**Goal of the exercise**
Review the material and extract every line in which the word "generator" occurs.

**Data records**
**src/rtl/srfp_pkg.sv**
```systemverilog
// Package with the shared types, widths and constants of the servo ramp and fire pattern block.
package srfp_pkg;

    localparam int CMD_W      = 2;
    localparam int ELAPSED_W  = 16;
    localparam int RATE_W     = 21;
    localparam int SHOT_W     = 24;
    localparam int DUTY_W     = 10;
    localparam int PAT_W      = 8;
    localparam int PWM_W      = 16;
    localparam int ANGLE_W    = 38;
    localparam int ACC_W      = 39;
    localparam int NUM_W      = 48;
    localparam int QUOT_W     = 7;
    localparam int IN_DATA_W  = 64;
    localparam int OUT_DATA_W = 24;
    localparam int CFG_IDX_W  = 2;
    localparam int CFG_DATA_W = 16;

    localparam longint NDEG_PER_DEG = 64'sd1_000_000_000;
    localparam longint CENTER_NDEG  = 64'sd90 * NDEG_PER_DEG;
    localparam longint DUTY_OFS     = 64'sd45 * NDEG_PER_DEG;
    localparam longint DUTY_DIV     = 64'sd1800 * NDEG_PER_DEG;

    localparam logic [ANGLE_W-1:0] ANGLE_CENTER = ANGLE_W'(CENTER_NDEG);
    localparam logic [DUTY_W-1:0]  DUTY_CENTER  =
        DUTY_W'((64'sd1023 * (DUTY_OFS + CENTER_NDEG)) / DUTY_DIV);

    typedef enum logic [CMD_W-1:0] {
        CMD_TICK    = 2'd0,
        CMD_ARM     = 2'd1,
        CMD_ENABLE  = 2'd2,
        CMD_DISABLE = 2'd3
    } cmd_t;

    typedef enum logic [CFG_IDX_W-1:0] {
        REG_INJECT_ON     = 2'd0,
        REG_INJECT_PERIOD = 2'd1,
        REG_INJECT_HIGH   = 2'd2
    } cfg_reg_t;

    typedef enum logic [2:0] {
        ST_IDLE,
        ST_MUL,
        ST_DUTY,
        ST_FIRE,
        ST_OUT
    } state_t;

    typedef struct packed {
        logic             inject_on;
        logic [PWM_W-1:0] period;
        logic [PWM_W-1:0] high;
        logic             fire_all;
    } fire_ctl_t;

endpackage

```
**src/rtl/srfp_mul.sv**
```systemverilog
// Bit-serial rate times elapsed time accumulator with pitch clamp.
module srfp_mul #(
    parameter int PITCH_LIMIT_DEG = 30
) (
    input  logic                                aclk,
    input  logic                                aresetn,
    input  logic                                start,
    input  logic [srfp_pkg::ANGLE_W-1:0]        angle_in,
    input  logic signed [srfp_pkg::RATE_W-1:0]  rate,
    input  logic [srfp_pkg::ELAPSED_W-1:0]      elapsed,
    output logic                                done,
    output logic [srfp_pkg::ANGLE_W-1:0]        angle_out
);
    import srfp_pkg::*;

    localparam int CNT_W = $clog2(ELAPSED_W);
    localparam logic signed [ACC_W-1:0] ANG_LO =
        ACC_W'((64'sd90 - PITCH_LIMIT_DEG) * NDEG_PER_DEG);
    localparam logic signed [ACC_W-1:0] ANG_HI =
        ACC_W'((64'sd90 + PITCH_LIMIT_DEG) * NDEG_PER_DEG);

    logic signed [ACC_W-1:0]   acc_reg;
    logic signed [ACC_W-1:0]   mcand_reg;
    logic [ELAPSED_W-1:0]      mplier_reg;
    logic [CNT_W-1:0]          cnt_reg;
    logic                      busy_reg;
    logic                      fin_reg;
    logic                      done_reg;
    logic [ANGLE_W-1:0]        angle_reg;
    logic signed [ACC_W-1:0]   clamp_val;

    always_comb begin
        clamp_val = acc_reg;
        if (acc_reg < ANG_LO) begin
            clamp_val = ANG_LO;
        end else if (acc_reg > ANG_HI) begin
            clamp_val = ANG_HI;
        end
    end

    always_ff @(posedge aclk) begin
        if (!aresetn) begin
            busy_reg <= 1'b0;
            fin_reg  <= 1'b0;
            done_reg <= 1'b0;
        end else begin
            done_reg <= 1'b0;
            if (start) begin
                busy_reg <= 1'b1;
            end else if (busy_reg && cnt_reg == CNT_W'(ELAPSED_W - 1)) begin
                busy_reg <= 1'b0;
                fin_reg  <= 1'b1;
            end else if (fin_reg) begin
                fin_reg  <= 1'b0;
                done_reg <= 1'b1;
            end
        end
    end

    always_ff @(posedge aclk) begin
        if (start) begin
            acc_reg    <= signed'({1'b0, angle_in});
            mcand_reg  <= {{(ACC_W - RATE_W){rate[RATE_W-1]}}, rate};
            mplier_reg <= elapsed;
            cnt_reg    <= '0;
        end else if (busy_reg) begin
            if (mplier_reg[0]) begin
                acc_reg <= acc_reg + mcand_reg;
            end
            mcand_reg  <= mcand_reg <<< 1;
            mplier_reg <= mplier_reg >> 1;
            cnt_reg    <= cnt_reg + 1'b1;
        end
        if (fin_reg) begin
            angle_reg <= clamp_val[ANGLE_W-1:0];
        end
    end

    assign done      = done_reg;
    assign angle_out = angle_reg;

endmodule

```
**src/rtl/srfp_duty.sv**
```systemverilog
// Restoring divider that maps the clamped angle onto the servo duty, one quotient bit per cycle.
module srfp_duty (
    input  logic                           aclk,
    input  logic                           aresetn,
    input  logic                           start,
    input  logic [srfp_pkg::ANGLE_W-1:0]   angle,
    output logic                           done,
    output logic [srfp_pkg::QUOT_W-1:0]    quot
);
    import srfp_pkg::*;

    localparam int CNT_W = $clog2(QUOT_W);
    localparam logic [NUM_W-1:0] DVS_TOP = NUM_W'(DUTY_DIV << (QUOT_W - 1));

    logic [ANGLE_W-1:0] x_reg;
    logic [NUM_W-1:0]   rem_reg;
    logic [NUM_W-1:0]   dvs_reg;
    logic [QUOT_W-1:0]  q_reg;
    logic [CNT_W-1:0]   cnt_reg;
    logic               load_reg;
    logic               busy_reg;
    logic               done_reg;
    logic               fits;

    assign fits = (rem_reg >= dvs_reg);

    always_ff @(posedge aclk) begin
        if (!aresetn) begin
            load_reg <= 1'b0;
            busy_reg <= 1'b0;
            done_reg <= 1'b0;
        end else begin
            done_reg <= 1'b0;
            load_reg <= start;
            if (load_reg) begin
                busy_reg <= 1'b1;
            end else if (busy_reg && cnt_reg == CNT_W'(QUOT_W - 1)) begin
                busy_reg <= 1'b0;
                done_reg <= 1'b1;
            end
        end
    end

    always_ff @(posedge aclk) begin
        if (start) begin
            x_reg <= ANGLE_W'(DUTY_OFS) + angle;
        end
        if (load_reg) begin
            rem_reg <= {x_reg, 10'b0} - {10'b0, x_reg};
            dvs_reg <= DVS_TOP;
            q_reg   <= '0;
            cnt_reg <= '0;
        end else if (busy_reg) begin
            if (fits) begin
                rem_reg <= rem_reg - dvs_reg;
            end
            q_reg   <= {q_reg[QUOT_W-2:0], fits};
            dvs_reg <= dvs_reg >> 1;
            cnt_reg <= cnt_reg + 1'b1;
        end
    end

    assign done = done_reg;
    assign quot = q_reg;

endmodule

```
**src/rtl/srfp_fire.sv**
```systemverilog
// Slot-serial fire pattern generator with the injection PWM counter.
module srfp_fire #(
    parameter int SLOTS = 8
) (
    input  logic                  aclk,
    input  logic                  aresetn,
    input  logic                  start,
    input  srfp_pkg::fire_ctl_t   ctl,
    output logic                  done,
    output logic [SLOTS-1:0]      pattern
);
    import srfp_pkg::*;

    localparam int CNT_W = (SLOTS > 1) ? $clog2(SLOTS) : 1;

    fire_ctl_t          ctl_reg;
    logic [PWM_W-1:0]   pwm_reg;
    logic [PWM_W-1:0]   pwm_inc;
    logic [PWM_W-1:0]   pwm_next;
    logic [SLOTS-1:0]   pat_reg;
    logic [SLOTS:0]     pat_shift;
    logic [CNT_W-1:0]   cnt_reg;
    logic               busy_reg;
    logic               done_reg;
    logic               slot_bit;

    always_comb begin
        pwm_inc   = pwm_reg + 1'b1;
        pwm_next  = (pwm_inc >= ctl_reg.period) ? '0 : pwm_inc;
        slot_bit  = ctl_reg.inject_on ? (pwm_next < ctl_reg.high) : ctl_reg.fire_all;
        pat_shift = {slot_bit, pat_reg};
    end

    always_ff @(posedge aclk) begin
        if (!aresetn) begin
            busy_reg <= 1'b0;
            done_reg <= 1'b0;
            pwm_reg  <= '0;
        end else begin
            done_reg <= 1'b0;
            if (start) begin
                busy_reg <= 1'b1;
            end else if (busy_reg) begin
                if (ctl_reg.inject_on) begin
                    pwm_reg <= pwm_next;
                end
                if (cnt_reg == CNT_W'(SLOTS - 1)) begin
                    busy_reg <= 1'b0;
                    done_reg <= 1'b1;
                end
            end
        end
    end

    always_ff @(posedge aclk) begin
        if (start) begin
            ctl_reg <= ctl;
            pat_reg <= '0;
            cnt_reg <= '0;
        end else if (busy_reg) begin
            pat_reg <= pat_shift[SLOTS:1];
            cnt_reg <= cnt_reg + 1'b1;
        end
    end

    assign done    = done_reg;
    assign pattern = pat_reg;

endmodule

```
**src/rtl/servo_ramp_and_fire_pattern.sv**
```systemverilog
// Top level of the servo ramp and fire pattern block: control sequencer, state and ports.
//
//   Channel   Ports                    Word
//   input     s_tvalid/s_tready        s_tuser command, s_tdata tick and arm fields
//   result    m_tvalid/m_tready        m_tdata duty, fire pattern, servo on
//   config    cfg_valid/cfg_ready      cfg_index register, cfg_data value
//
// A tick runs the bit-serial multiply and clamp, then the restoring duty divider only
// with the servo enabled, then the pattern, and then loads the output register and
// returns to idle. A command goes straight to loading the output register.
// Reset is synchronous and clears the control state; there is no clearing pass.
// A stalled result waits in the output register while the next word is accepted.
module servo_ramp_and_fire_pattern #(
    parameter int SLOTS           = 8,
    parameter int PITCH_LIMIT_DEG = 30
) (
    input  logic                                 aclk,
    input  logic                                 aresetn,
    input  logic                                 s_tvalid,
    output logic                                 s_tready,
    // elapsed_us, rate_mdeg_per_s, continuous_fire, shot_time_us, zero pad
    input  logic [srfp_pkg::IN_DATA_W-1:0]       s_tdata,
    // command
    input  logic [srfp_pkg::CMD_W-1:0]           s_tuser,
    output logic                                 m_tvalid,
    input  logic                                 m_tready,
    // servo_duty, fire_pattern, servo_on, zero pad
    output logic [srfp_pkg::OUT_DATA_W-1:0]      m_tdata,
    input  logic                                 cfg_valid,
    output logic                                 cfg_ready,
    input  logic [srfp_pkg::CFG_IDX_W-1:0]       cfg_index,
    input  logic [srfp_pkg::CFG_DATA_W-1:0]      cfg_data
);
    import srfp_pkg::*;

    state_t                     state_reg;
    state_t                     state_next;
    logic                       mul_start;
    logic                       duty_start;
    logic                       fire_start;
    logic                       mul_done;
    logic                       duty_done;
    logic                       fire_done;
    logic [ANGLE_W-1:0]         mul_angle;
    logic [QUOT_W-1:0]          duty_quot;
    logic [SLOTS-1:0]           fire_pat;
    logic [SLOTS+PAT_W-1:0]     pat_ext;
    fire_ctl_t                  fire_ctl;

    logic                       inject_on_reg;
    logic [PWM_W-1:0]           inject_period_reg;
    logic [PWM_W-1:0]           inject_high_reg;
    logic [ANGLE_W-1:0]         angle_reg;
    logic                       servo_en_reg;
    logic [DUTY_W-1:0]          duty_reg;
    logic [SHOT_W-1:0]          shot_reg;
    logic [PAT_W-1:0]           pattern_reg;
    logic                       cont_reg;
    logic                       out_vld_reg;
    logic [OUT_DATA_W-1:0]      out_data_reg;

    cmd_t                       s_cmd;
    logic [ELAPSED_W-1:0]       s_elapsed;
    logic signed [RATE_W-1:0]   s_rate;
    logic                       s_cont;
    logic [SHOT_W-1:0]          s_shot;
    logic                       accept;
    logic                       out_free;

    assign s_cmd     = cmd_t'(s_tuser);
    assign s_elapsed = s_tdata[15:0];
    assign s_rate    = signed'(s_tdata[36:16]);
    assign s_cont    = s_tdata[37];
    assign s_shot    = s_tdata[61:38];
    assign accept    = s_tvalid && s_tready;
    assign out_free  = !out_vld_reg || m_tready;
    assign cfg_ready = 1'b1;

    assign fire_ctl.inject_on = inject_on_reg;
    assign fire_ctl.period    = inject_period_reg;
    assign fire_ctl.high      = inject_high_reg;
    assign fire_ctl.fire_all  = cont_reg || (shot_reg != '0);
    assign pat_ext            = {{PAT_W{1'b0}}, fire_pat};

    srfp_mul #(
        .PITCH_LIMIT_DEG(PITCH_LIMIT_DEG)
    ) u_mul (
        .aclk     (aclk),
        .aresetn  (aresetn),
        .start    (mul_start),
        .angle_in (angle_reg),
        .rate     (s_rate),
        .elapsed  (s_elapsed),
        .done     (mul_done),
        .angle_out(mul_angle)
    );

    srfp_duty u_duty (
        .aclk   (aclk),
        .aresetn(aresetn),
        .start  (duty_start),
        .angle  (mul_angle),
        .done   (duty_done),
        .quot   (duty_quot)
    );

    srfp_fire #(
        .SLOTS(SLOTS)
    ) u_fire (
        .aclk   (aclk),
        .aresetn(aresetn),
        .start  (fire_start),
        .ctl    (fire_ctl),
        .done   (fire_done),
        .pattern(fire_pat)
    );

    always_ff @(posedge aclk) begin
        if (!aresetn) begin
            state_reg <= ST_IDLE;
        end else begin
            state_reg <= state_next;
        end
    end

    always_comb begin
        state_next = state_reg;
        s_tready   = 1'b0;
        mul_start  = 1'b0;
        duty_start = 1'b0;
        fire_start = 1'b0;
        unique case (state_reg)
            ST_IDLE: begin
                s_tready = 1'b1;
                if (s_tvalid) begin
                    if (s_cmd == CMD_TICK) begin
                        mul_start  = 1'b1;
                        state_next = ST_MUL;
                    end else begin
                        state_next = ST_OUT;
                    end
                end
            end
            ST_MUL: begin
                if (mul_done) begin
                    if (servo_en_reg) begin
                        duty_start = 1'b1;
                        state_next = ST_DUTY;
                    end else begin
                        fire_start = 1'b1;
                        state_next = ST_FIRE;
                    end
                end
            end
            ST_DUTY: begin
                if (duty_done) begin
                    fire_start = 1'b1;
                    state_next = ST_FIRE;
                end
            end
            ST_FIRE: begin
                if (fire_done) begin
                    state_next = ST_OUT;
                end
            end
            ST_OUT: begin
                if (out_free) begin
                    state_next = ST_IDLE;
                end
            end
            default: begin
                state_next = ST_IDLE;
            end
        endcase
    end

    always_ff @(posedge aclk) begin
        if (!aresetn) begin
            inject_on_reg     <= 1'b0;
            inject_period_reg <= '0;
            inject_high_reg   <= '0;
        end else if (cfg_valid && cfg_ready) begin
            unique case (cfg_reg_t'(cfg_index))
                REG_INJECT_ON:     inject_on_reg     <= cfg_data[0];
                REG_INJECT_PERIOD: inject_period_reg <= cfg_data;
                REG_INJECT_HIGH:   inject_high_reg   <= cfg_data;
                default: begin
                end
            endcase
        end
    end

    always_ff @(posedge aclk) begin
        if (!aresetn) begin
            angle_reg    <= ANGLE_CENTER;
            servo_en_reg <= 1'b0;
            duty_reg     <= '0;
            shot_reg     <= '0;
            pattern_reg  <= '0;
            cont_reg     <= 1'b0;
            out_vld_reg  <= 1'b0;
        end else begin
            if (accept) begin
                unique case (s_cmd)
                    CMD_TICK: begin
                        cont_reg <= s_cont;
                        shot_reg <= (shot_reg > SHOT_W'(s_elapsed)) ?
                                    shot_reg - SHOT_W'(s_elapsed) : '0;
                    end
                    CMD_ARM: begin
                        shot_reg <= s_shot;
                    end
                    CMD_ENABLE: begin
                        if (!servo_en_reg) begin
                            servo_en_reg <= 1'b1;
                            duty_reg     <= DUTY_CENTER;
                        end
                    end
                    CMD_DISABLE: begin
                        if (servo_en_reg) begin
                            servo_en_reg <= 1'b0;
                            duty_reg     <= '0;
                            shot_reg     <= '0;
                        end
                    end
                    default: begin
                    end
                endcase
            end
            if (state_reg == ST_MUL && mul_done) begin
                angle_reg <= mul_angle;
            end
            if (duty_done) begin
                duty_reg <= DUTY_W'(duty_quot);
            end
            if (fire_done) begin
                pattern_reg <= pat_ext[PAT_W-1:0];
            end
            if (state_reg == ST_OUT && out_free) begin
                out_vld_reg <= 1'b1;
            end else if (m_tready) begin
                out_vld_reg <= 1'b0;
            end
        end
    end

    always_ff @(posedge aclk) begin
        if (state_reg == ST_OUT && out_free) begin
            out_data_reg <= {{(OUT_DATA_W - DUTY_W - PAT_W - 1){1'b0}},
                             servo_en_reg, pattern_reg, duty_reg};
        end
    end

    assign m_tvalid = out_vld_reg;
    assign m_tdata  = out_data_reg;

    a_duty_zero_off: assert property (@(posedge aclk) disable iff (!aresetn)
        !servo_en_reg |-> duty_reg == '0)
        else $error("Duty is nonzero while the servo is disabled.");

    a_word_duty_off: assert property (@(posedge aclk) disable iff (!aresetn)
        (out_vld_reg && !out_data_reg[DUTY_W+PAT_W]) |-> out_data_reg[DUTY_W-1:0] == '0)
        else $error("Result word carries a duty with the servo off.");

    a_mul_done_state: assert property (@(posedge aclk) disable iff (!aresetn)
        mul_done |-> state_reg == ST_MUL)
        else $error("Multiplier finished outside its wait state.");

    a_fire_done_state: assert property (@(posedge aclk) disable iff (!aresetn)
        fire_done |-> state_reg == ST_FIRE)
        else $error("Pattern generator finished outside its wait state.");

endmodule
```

---

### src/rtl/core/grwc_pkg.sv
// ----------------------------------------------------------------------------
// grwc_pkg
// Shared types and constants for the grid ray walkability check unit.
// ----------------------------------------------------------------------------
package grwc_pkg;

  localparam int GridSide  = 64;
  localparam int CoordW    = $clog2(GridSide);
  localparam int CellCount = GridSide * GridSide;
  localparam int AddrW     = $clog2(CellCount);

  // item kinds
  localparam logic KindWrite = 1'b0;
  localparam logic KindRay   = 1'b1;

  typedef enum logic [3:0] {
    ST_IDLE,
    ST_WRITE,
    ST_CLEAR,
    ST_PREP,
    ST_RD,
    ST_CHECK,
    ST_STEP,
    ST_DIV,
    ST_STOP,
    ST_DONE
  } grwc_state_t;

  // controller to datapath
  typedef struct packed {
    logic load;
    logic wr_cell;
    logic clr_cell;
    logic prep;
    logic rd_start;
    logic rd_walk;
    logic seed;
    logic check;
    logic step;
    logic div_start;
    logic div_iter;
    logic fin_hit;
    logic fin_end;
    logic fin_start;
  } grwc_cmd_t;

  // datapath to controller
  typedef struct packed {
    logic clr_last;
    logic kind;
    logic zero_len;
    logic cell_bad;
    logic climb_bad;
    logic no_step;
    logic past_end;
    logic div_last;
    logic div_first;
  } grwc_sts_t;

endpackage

**Task output**
// Slot-serial fire pattern generator with the injection PWM counter.
        else $error("Pattern generator finished outside its wait state.");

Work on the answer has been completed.